Junebug - Review
Review by Jack Foley
DVD SPECIAL FEATURES: Full length audio commentary with the stars of the film Amy Adams and Embeth Davidtz • Amy Adams interview and Q & A session in London, recorded in March 2006 • Ten deleted scenes • Five behind the scenes documentaries • Original casting sessions (Amy Adams, Ben McKenzie) • Ann Wood Art Gallery
AMY Adams turned many heads when she secured a surprise Oscar nomination for Best Supporting Actress in the quirky indie drama, Junebug, but now that it’s arrived on DVD it’s easy to see why.
Adams elevates an otherwise mundane dysfunctional family drama into something far more worthwhile, positively radiating naivety and warmth as a heavily-pregnant wife.
Phil Morrison’s movie focuses on newlyweds Madeleine (Embeth Davidtz) and George (Alessandro Nivola) as they head out to North Carolina from Chicago in search of an eccentric artist that gallery owner Madeleine is hoping to exhibit.
En route, they decide to call in on George’s family for the first time – but while his sister-in-law Ashley (Adams) is over the moon to meet them, the rest of his family aren’t quite so sure.
The ensuing film slowly exposes the tensions that exist between the various family members that eventually come to a head following a medical emergency involving Ashley’s unborn child.

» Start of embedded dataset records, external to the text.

--- src/rtl/layer_compositor_pkg.sv ---
// Shared types and constants for the sprite-layer compositor: FSM states,
// the ROM-latency tag carried alongside each fetch, and default palette keys.
package layer_compositor_pkg;

  localparam int X_W            = 10;
  localparam int DEF_TRANSP_IDX = 0;
  localparam int DEF_BG_IDX     = 1;

  typedef enum logic [1:0] {
    IDLE  = 2'd0,
    FILL  = 2'd1,
    DRAIN = 2'd2,
    DONE  = 2'd3
  } state_t;

  typedef struct packed {
    logic           valid;
    logic           hit;
    logic [X_W-1:0] x;
  } tag_t;

  localparam tag_t TAG_NONE = '{valid: 1'b0, hit: 1'b0, x: '0};

endpackage

--- src/rtl/layer_compositor_priority_sel.sv ---
// Fixed-priority layer picker: the lowest-index layer with its hit flag set
// wins and its ROM address is forwarded; no hit yields address 0.
module layer_priority_sel #(
  parameter int NUM_LAYERS = 4,
  parameter int ADDR_W     = 18
) (
  input  logic [NUM_LAYERS-1:0]        layer_on,
  input  logic [NUM_LAYERS*ADDR_W-1:0] layer_addr,
  output logic                         hit,
  output logic [ADDR_W-1:0]            addr
);

  // NOTE: every output gets a default before the loop, so no path through
  // this block leaves a value unassigned and no latch is inferred.
  always_comb begin
    hit  = 1'b0;
    addr = '0;
    // Walk from the lowest priority upwards so layer 0 overwrites last.
    for (int i = NUM_LAYERS - 1; i >= 0; i--) begin
      if (layer_on[i]) begin
        hit  = 1'b1;
        addr = layer_addr[i*ADDR_W +: ADDR_W];
      end
    end
  end

endmodule

--- src/rtl/layer_compositor.sv ---
// Composites one line of sprite pixels into a ping-pong line buffer: fetches
// the winning layer's ROM index per column and writes it after ROM_LAT cycles.
module layer_compositor
  import layer_compositor_pkg::*;
#(
  parameter int NUM_LAYERS = 4,
  parameter int ADDR_W     = 18,
  parameter int IDX_W      = 4,
  parameter int LINE_W     = 640,
  parameter int ROM_LAT    = 2,
  parameter int TRANSP_IDX = DEF_TRANSP_IDX,
  parameter int BG_IDX     = DEF_BG_IDX
) (
  input  logic                         row_Clk,
  input  logic                         Reset,
  input  logic                         line_start,
  output logic [X_W-1:0]               cur_x,
  input  logic [NUM_LAYERS-1:0]        layer_on,
  input  logic [NUM_LAYERS*ADDR_W-1:0] layer_addr,
  output logic [ADDR_W-1:0]            rom_addr,
  input  logic [IDX_W-1:0]             rom_data,
  output logic                         wr_en,
  output logic [X_W-1:0]               wr_x,
  output logic [IDX_W-1:0]             wr_data,
  output logic                         buf_sel,
  output logic                         busy,
  output logic                         done,
  output logic                         overrun
);

  localparam int             CNT_W  = $clog2(ROM_LAT + 1);
  localparam logic [X_W-1:0] LAST_X = X_W'(LINE_W - 1);

  state_t           state, state_nxt;
  logic [X_W-1:0]   x_q, x_nxt;
  logic             buf_q, buf_nxt;
  logic             ovr_q, ovr_nxt;
  logic [CNT_W-1:0] drain_cnt, drain_cnt_nxt;

  logic              sel_hit;
  logic [ADDR_W-1:0] sel_addr;
  tag_t              push_tag;
  tag_t              out_tag;
  tag_t              pipe [ROM_LAT];

  layer_priority_sel #(
    .NUM_LAYERS (NUM_LAYERS),
    .ADDR_W     (ADDR_W)
  ) u_priority_sel (
    .layer_on   (layer_on),
    .layer_addr (layer_addr),
    .hit        (sel_hit),
    .addr       (sel_addr)
  );

  // NOTE: sequential state is updated with non-blocking assignments only, so
  // every register samples the pre-edge value of every other register.
  always_ff @(posedge row_Clk or posedge Reset) begin
    if (Reset) begin
      state     <= IDLE;
      x_q       <= '0;
      buf_q     <= 1'b0;
      ovr_q     <= 1'b0;
      drain_cnt <= '0;
    end else begin
      state     <= state_nxt;
      x_q       <= x_nxt;
      buf_q     <= buf_nxt;
      ovr_q     <= ovr_nxt;
      drain_cnt <= drain_cnt_nxt;
    end
  end

  always_comb begin
    state_nxt     = state;
    x_nxt         = x_q;
    buf_nxt       = buf_q;
    drain_cnt_nxt = drain_cnt;
    push_tag      = TAG_NONE;
    // A request that arrives outside IDLE is dropped but remembered.
    ovr_nxt       = ovr_q | (line_start && (state != IDLE));

    case (state)
      IDLE: begin
        if (line_start) begin
          x_nxt     = '0;
          buf_nxt   = ~buf_q;
          state_nxt = FILL;
        end
      end
      FILL: begin
        push_tag = '{valid: 1'b1, hit: sel_hit, x: x_q};
        if (x_q == LAST_X) begin
          drain_cnt_nxt = '0;
          state_nxt     = DRAIN;
        end else begin
          x_nxt = x_q + 1'b1;
        end
      end
      DRAIN: begin
        if (drain_cnt == CNT_W'(ROM_LAT - 1)) begin
          state_nxt = DONE;
        end else begin
          drain_cnt_nxt = drain_cnt + 1'b1;
        end
      end
      DONE: begin
        x_nxt     = '0;
        state_nxt = IDLE;
      end
      default: state_nxt = IDLE;
    endcase
  end

  // NOTE: the tag pipeline is a reset flop chain rather than a RAM, because a
  // stale valid bit surviving Reset would produce a spurious line-buffer write.
  always_ff @(posedge row_Clk or posedge Reset) begin
    if (Reset) begin
      for (int i = 0; i < ROM_LAT; i++) pipe[i] <= TAG_NONE;
    end else begin
      pipe[0] <= push_tag;
      for (int i = 1; i < ROM_LAT; i++) pipe[i] <= pipe[i-1];
    end
  end

  assign out_tag = pipe[ROM_LAT-1];

  // The tag emerges in the same cycle as the ROM data it describes.
  always_comb begin
    wr_data = '0;
    if (out_tag.valid) begin
      wr_data = (out_tag.hit && (rom_data != IDX_W'(TRANSP_IDX))) ? rom_data
                                                                  : IDX_W'(BG_IDX);
    end
  end

  assign wr_en    = out_tag.valid;
  assign wr_x     = out_tag.x;
  assign rom_addr = (state == FILL) ? sel_addr : '0;
  assign cur_x    = x_q;
  assign buf_sel  = buf_q;
  assign busy     = (state == FILL) || (state == DRAIN);
  assign done     = (state == DONE);
  assign overrun  = ovr_q;

endmodule

--- config.mk ---
export PLATFORM = sky130hd
export DESIGN_NAME = layer_compositor
export DESIGN_NICKNAME = d
export VERILOG_FILES = /design/src/rtl/layer_compositor_pkg.sv /design/src/rtl/layer_compositor_priority_sel.sv /design/src/rtl/layer_compositor.sv
export SDC_FILE = /design/constraint.sdc
export NUM_CORES = 1
export LEC_CHECK = 0
export CORE_MARGIN = 1.5
export CORE_UTILIZATION = 36
export CTS_BUF_LIST = sky130_fd_sc_hd__clkbuf_8
export DETAILED_ROUTE_END_ITERATION = 6
export MAX_ROUTING_LAYER = met4
export PLACE_DENSITY = 0.79
export SLEW_MARGIN = 0
export SYNTH_ARGS = -nofsm -noshare
export SYNTH_HDL_FRONTEND = slang
export SYNTH_SLANG_ARGS = --single-unit
export TNS_END_PERCENT = 20
--- constraint.sdc ---
create_clock -name row_Clk -period 2.42 [get_ports row_Clk]
set_input_delay 0.726 -clock row_Clk [delete_from_list [all_inputs] [get_ports row_Clk]]
set_output_delay 0.726 -clock row_Clk [all_outputs]
set_load 0.02 [all_outputs]
Word-level counts from Yosys, hierarchy flattened

Cells that the tools add are included.

Add/sub/neg operators: 2
$mul: 0
Div/mod/pow operators: 0
Order comparisons: 0
Equality and inequality tests: 10
Shift operators: 0
Muxes and demuxes: 22
Bitwise logic cells: 2
Reduce and logical (&&, ||, !) cells: 12

Operators with widths:

| operator                                            | count |
|---|---|
| 2-to-1 mux 18 bit                                   | 5 |
| case mux 10 bit (3 select lines)                    | 1 |
| 2-to-1 mux 10 bit                                   | 2 |
| 2-to-1 mux 12 bit                                   | 1 |
| adder 10 x 1 -> 10 bit, second input constant       | 1 |
| equality test 10 bit, second input constant         | 1 |
| 2-to-1 mux 2 bit                                    | 5 |
| inequality test 2 bit, second input constant        | 5 |
| AND reduction 3 bit                                 | 3 |
| 2-to-1 mux 4 bit                                    | 2 |
| case mux 2 bit (4 select lines)                     | 1 |
| equality test 2 x 1 -> 1 bit, second input constant | 2 |
| equality test 2 bit, second input constant          | 2 |
| 2-to-1 mux 1 bit                                    | 4 |
| case mux 2 bit (2 select lines)                     | 1 |
| nonzero test 2 bit                                  | 2 |
| nonzero test 4 bit                                  | 1 |
| nonzero test 3 bit                                  | 1 |
| adder 2 x 1 -> 2 bit, second input constant         | 1 |
| logical AND 1 bit                                   | 2 |
| logical NOT 2 bit                                   | 1 |
| AND reduction 2 bit                                 | 1 |
| logical OR 1 bit                                    | 1 |
| inverter 1 bit                                      | 1 |
| bitwise OR 1 bit                                    | 1 |

Flip-flop bits (word level): 40
Bits in latches: 0
Memory bits (writable): 0
Memory bits (read-only): 0
Output and inout bits: 47
Memories kept: 0

Longest topological paths before layout

Gate-level depths: netlist (run 1).

Depth in word-level cells: 5
Mapped depth: 7
Depth with buffers taken out: 6

Cells and area by module

Synthesis (run 1) repeated with hierarchy kept, for this count alone.

Cells, all modules: 237
Area, all modules: 2398.6 um^2

By module, submodules not included:

| module             | times used | cells an instance | area an instance (um^2) | sequential area each (um^2) |
|---|---|---|---|---|
| layer_compositor   | 1          | 166               | 1838.0                  | 1001.0 |
| layer_priority_sel | 1          | 71                | 560.5                   | 0.0 |

Worst setup path before layout (run 1)

No wires, ideal clock.

Path type: input-to-output
From: input layer_on[2]
To: output rom_addr[10]
Arrival time: 1.788 ns
Data required time: 1.694 ns
Setup slack: -0.094 ns
Stages on the path: 5
Path through: clkbuf_1 -> buf_1 -> a22oi_1 -> o21ai_0 -> a22o_1

Longest elaborated chain between the ends: 4

Ends and longest elaborated chain:

| what                           | line                                | text |
|---|---|---|
| start: declaration             | layer_compositor.sv:18              | `input logic [NUM_LAYERS-1:0] layer_on,` |
| 2-to-1 mux 18 bit (3 in a row) | layer_compositor_priority_sel.sv:20 | `if (layer_on[i]) begin` |
| 2-to-1 mux 18 bit              | layer_compositor.sv:139             | `assign rom_addr = (state == FILL) ? sel_addr : '0;` |
| end: declaration               | layer_compositor.sv:20              | `output logic [ADDR_W-1:0] rom_addr,` |

No other way between the ends.

Final worst setup path (run 1)

From: input layer_addr[67]
To: output rom_addr[13]

Longest elaborated chain between the ends: 5

Ends and longest elaborated chain:

| what                           | line                                | text |
|---|---|---|
| start: declaration             | layer_compositor.sv:19              | `input logic [NUM_LAYERS*ADDR_W-1:0] layer_addr,` |
| 2-to-1 mux 18 bit (4 in a row) | layer_compositor_priority_sel.sv:20 |  |
| 2-to-1 mux 18 bit              | layer_compositor.sv:139             |  |

No other way between the ends.

==> summary.md, run 1 <==
| Metric | Value |
|---|---|
| Status | `complete, but fails checks` |
| Violated checks | `negative setup slack` |
| Commonest non-fill, non-tap cell in the layout | `clkdlybuf4s50_1` |
| Critical path class | `in2out` |
| # nets final | `465` |
| Drt first-iter violations | `80` |
| CTS buffer count | `5` |
| Worst-Skew Late Latency | `0.29 ns` |
| Die ar. | `7060 sq um` |
| Post-Syn Area | `2360 sq um` |
| Sequential cell area | `1000 sq um` |
| CTS tree | `yes` |
| Depth of the worst register-to-register path | `5` |
| Clk sinks | `40` |
| # port buffers | `129` |
| Peak supply drop | `0.552 mV` |
| Worst Hold Depth | `0` |
| Remaining DRCs | `0` |
| Multi-input logic area | `1300 sq um` |
| Number of synthesis warnings | `0` |
| Fin crit share | `101%` |
| EDFF count, synth | `0` |
| Yosys cell types | `42` |
| Pin count of the biggest net entering global routing | `41` |
| Ys flop type | `dfrtp_1` |
| Clock-pin slew on the worst setup and hold paths | `0.07 ns` |
| Hold Fails Final Rpt | `0` |
| F_max | `409 MHz` |
| Power Density | `691 nW/um^2` |
| Cts hold-fix bufs | `0` |
| Mapped Avg Cell Area | `9.56 sq um` |
| WP data required | `1.69 ns` |
| I/O Pins | `130` |
| Placed cells | `441` |
| FFs w/ async S/R, synth | `100%` |
| Leakage | `1.92 nW` |
| Hpwl dp | `5330 um` |
| Post-Route WL | `8030 um` |
| Crit start category | `input pin` |
| CP Capture Type | `output port` |
| GPL Wtd Cong | `0.876` |
| FP Rows | `29` |
| Slew @ Worst Pin | `0.663 ns` |
| Die W | `84.0 um` |
| Slew HR | `55.3%` |
| Final instance area | `4090 sq um` |
| Worst setup margin | `-0.0279 ns` |
| All-Layer GR Usage | `21.0%` |
| Final Max Tran Viols | `0` |
| CORE AREA | `6350 sq um` |
| Deepest clock path buffer count | `2` |
| Non-Filler Instances | `453` |
| CTS HTree Levels | `2` |
| First-pass GRT wire length | `11,600 um` |
| Share of layout cells above drive strength 1 | `21.3%` |
| Flop and latch count out of synthesis | `40` |
| Overall Power | `0.00282 W` |
| Initial antenna violation count | `0` |
| Cells after Synth | `247` |
| Via density | `5.35` |
| Drt wl/cell | `17.7 um` |
| # diodes | `0` |
| Layout area overhead | `73.0%` |
| Sequential element share of the synthesized area | `42.4%` |
| Post-route clock skew | `0.00647 ns` |
| Die height | `84.0 um` |
| RSZ-0062 raised after global routing | `true` |
| Worst Hold Class | `reg2reg` |
| Placed inst area | `3750 sq um` |
| Synthesized Nets | `336` |
| Critical Path AT | `1.72 ns` |
| Total gr overflow | `0` |
| Fillers | `479` |
| Vias in the first global route | `2,350` |
| Initial DRT Pass Iterations | `4` |
| Most frequent cells in the layout | `clkdlybuf4s50_1, dfrtp_1, nand2_1` |
| Vias | `2,424` |
| Post-route ant nets | `0` |
| Setup-failing EPs final | `6` |
| Crit path max fanout | `1` |
| Max cap viols | `0` |
| Placement Setup Slack | `-0.902 ns` |
| Clk root buf | `clkbuf_8` |
| Initial Util | `37.2%` |
| Final min period | `2.45 ns` |
==> power breakdown <==
group,switching (W),total [W],internal (W)
Sequential,0.0000768,0.000847,0.000770
Clock,0.000223,0.000418,0.000195
Combinational,0.000799,0.00156,0.000762
==> synth_stat cells, types with 2 or more instances <==
cell	instances	area share (%)
nor3_1	3	0.64
nand2b_1	2	0.53
o31ai_1	2	0.64
a21oi_1	9	1.9
ha_1	6	3.2
buf_1	2	0.32
o22ai_1	2	0.53
buf_4	10	3.2
nand2_1	26	4.1
o21ai_0	22	4.7
dfrtp_1	40	42
a22oi_1	18	5.7
clkbuf_1	9	1.4
nand4_1	4	1.1
and2_1	12	3.2
a22o_1	21	7.8
a2111oi_4	2	2.3
inv_1	9	1.4
and3_1	6	1.6
nor2_1	8	1.3
nor2b_1	3	0.79
nand3_1	5	1.1
buf_2	5	1.1
a221o_1	3	1.3
==> worst max-delay path: stages <==
cell and delay (ns):
clkdlybuf4s50_1 0.44, a22oi_2 0.15, o21ai_1 0.08, a22o_1 0.18, buf_4 0.15
==> area by class of cell <==
type                            count  area share (%)
Clock buffer                        5            1.68
Tap cell                           77            2.36
Sequential cell                    40            24.5
Timing Repair Buffer              148            38.5
Multi-Input combinational cell    172            31.8
Inverter                            9           0.827
Clock inverter                      2           0.306
==> logic make-up (layout without fill, tap and decap cells) <==
| group | count (synthesis) | count (layout) | share of synthesized area, % |
|---|---|---|---|
| AO/OA/AOI/OAI | 86 | 86 | 27.8 |
| adder cells (fa/ha/maj) | 6 | 6 | 3.18 |
| XOR/XNOR | 1 | 1 | 0.371 |
| buffers and inverters | 35 | 164 | 7.41 |
| multiplexers | 3 | 3 | 1.38 |
| AND/OR/NAND/NOR | 76 | 76 | 17.5 |
| flip-flops | 40 | 40 | 42.4 |
==> flip-flops by register name (all words and copies together) (netlist names) <==
| name | cells |
|---|---|
| wr_en | 1 |
| buf_sel | 1 |
| drain_cnt | 2 |
| out_tag | 1 |
| state | 2 |
| overrun | 1 |
| pipe | 12 |
| cur_x | 10 |
| wr_x | 10 |
==> repair_timing <==
action	4_1_cts	5_1_grt
setup buffers	0	0
pin swaps	19	37
endpoints found under the setup margin	23	22
cloned	3	2
resized for setup	146	69
==> metal layers <==
metal | up-vias | track usage [%] | share of wire (%)
met5 | - | - | 0
met4 | 0 | 9.24 | 4.2
met3 | 31 | 3.76 | 4.2
met2 | 88 | 31.2 | 50
met1 | 1142 | 28.3 | 42
li1 | 1163 | - | -
==> through the flow <==
| step | hold slack [ns] | utilization [%] | TNS [ns] |
|---|---|---|---|
| global route | 0.358 | 64.4 | -0.712 |
| global placement | 0.332 | 59.1 | -15.58 |
| detailed placement | 0.335 | 59.1 | -16.45 |
| CTS | 0.349 | 60.8 | -0.444 |
| finish | 0.349 | 64.4 | -0.0885 |
| floorplan | 0.331 | - | 0 |
==> path summary, 6_finish.rpt <==
| check | startpoint | end | slack [ns] |
|---|---|---|---|
| min in group asynchronous | Reset | pipe[20] | 0.85 |
| setup reg to reg | cur_x[0] | cur_x[7] | 0.46 |
| hold / removal | pipe[14] | wr_x[2] | 0.35 |
| setup / recovery | layer_addr[67] | rom_addr[13] | -0.03 |
| max in group asynchronous | Reset | pipe[16] | 1.24 |
| hold reg to reg | pipe[14] | wr_x[2] | 0.35 |
Power figures use the tool's default switching activity.
==> run 2, diff against run 1 <==
--- a/config.mk
+++ b/config.mk
@@ -5,10 +5,12 @@
 export SDC_FILE = /design/constraint.sdc
 export NUM_CORES = 1
 export LEC_CHECK = 0
+export CORE_ASPECT_RATIO = 1.1
 export CORE_MARGIN = 1.5
 export CORE_UTILIZATION = 36
 export CTS_BUF_LIST = sky130_fd_sc_hd__clkbuf_8
 export DETAILED_ROUTE_END_ITERATION = 6
+export GPL_TIMING_DRIVEN = 1
 export MAX_ROUTING_LAYER = met4
 export PLACE_DENSITY = 0.79
 export SLEW_MARGIN = 0
==> run 2 against run 1 <==
Setup slack improved by 0.0092 ns; critical path depth unchanged; sequential power decreased by 0.9%; clock skew increased by 0.0010 ns; critical path type unchanged; count of clock-buffer cells in the layout increased by 1; cell count increased by 1.1%; first-iteration DRC count increased by 5.0%; the run still ends with negative setup slack left; design area decreased by 0.12%.
==> summary.md, run 2 (synthesis gave the netlist of run 1 again) <==
| Metric | Value |
|---|---|
| Drt first-iter violations | `84` |
| Die ar. | `7060 sq um` |
| Worst r2r dst | `cur_x[7]` |
| Post-CTS Setup Bufs | `0` |
| First-pass GRT wire length | `10,800 um` |
| RSZ-0062 raised after global routing | `true` |
| CTS tree | `yes` |
| Clock-pin slew on the worst setup and hold paths | `0.07 ns` |
| Vias in the first global route | `2,250` |
| Crit start category | `input pin` |
| Reg with most FFs | `pipe` |
| Share of layout cells above drive strength 1 | `20.2%` |
| Worst-Skew Late Latency | `0.29 ns` |
| Fin util | `65.1%` |
| Crit path max fanout | `1` |
| Reg-to-reg slack, setup | `0.37 ns` |
| Setup-failing EPs final | `2` |
| Peak supply drop | `0.736 mV` |
| Layout area overhead | `72.8%` |
| Via density | `5.27` |
| Worst setup margin | `-0.0187 ns` |
| Fin crit share | `101%` |
| Commonest non-fill, non-tap cell in the layout | `clkdlybuf4s50_1` |
| Max cap viols | `0` |
| Post-Route WL | `7430 um` |
| Hpwl dp | `5270 um` |
| Clk root buf | `clkbuf_8` |
| Final instance area | `4080 sq um` |
| # nets final | `465` |
| Drt wl/cell | `16.2 um` |
| Slew HR | `67.8%` |
| Initial DRT Pass Iterations | `4` |
| Violated checks | `negative setup slack` |
| Hold Fails Final Rpt | `0` |
| Critical path class | `in2out` |
| Initial Util | `37.7%` |
| Remaining DRCs | `0` |
| Final min period | `2.44 ns` |
| F_max | `410 MHz` |
| Die height | `88.0 um` |
| Min-delay src | `pipe[20]` |
| Power Density | `694 nW/um^2` |
| All-Layer GR Usage | `19.9%` |
| CTS HTree Levels | `2` |
| Worst Hold Class | `reg2reg` |
| Vias | `2,413` |
| Final Max Tran Viols | `0` |
| CP Capture Type | `output port` |
| Status | `complete, but fails checks` |
| Worst Hold Depth | `0` |
| Deepest clock path buffer count | `2` |
| WP data required | `1.69 ns` |
| Die W | `80.2 um` |
| Critical Path AT | `1.71 ns` |
| Leakage | `1.93 nW` |
| Max reg flops | `12` |
| Placed inst area | `3780 sq um` |
| Most frequent cells in the layout | `clkdlybuf4s50_1, dfrtp_1, nand2_1` |
| Total gr overflow | `0` |
| Depth of the worst register-to-register path | `5` |
| Pin count of the biggest net entering global routing | `41` |
| Post-route clock skew | `0.00750 ns` |
| Hold EP | `wr_x[8]` |
| FP Rows | `30` |
| Non-Filler Instances | `458` |
| Setup TNS | `-0.0201 ns` |
| Placed cells | `447` |
| Slew @ Worst Pin | `0.483 ns` |
| GPL Wtd Cong | `0.785` |
| Initial antenna violation count | `0` |
| I/O Pins | `130` |
| R2R Path Start | `cur_x[0]` |
| Post-route ant nets | `0` |
| Clk sinks | `40` |
| # port buffers | `129` |
| CORE AREA | `6270 sq um` |
| Fillers | `497` |
| CTS buffer count | `5` |
==> run 2: cell types whose count changed in the layout (fill, tap and decap cells not counted), moves of 2 or more <==
cell             before  now
clkdlybuf4s50_1      72   70
dlygate4sd2_1         8   10
clkbuf_2              3    1
buf_6                21   24
==> run 2: repair_timing <==
item                                    4_1_cts  5_1_grt
gates cloned                                  2        0
pin swaps                                    26       36
hold buffers                                  0        0
gates resized for setup                     162       49
endpoints found under the setup margin       23       21
==> run 2: worst max-delay path by stage <==
| stage | from | endpoint | slack, ns | cells past startpoint |
|---|---|---|---|---|
| 2_1_floorplan | layer_on[2] | rom_addr[10] | 0.02 | 5 |
| 3_3_place_gp | layer_on[3] | rom_addr[16] | -0.82 | 7 |
| 3_5_place_dp | layer_on[3] | rom_addr[4] | -0.86 | 7 |
| 4_1_cts | layer_addr[44] | rom_addr[8] | -0.02 | 5 |
| 5_1_grt | layer_addr[48] | rom_addr[12] | -0.04 | 5 |
| 6_report | layer_addr[48] | rom_addr[12] | -0.02 | 5 |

Included among the family members is George’s frustrated under-achieving brother, Johnny (Ben McKenzie), who has become detached from his wife, Ashley, as well as his mother and father (the latter of whom silently seaks refuge in the comfort of his garage).
While certainly slow to unfold, Morrison’s film is the sort of arthouse experience that rewards the patient viewer. Nothing is spelt out and viewers have to do a certain amount of work to appreciate everything it has to say.
And while certainly sombre in tone, there’s still plenty to enjoy from the vitality injected by Adams. She is like a breath of fresh air whenever on-screen and continually walks away with the film’s best moments – whether trying to make instant friends with Madeleine or sharing quiet moments with George.
It is Ashley’s story arc, more than anyone’s, that will leave the biggest impression and ensures that Junebug isn’t easily forgotten once it has been viewed.
Had the film enjoyed a bigger budget, who knows how many awards Adams might have been showered with.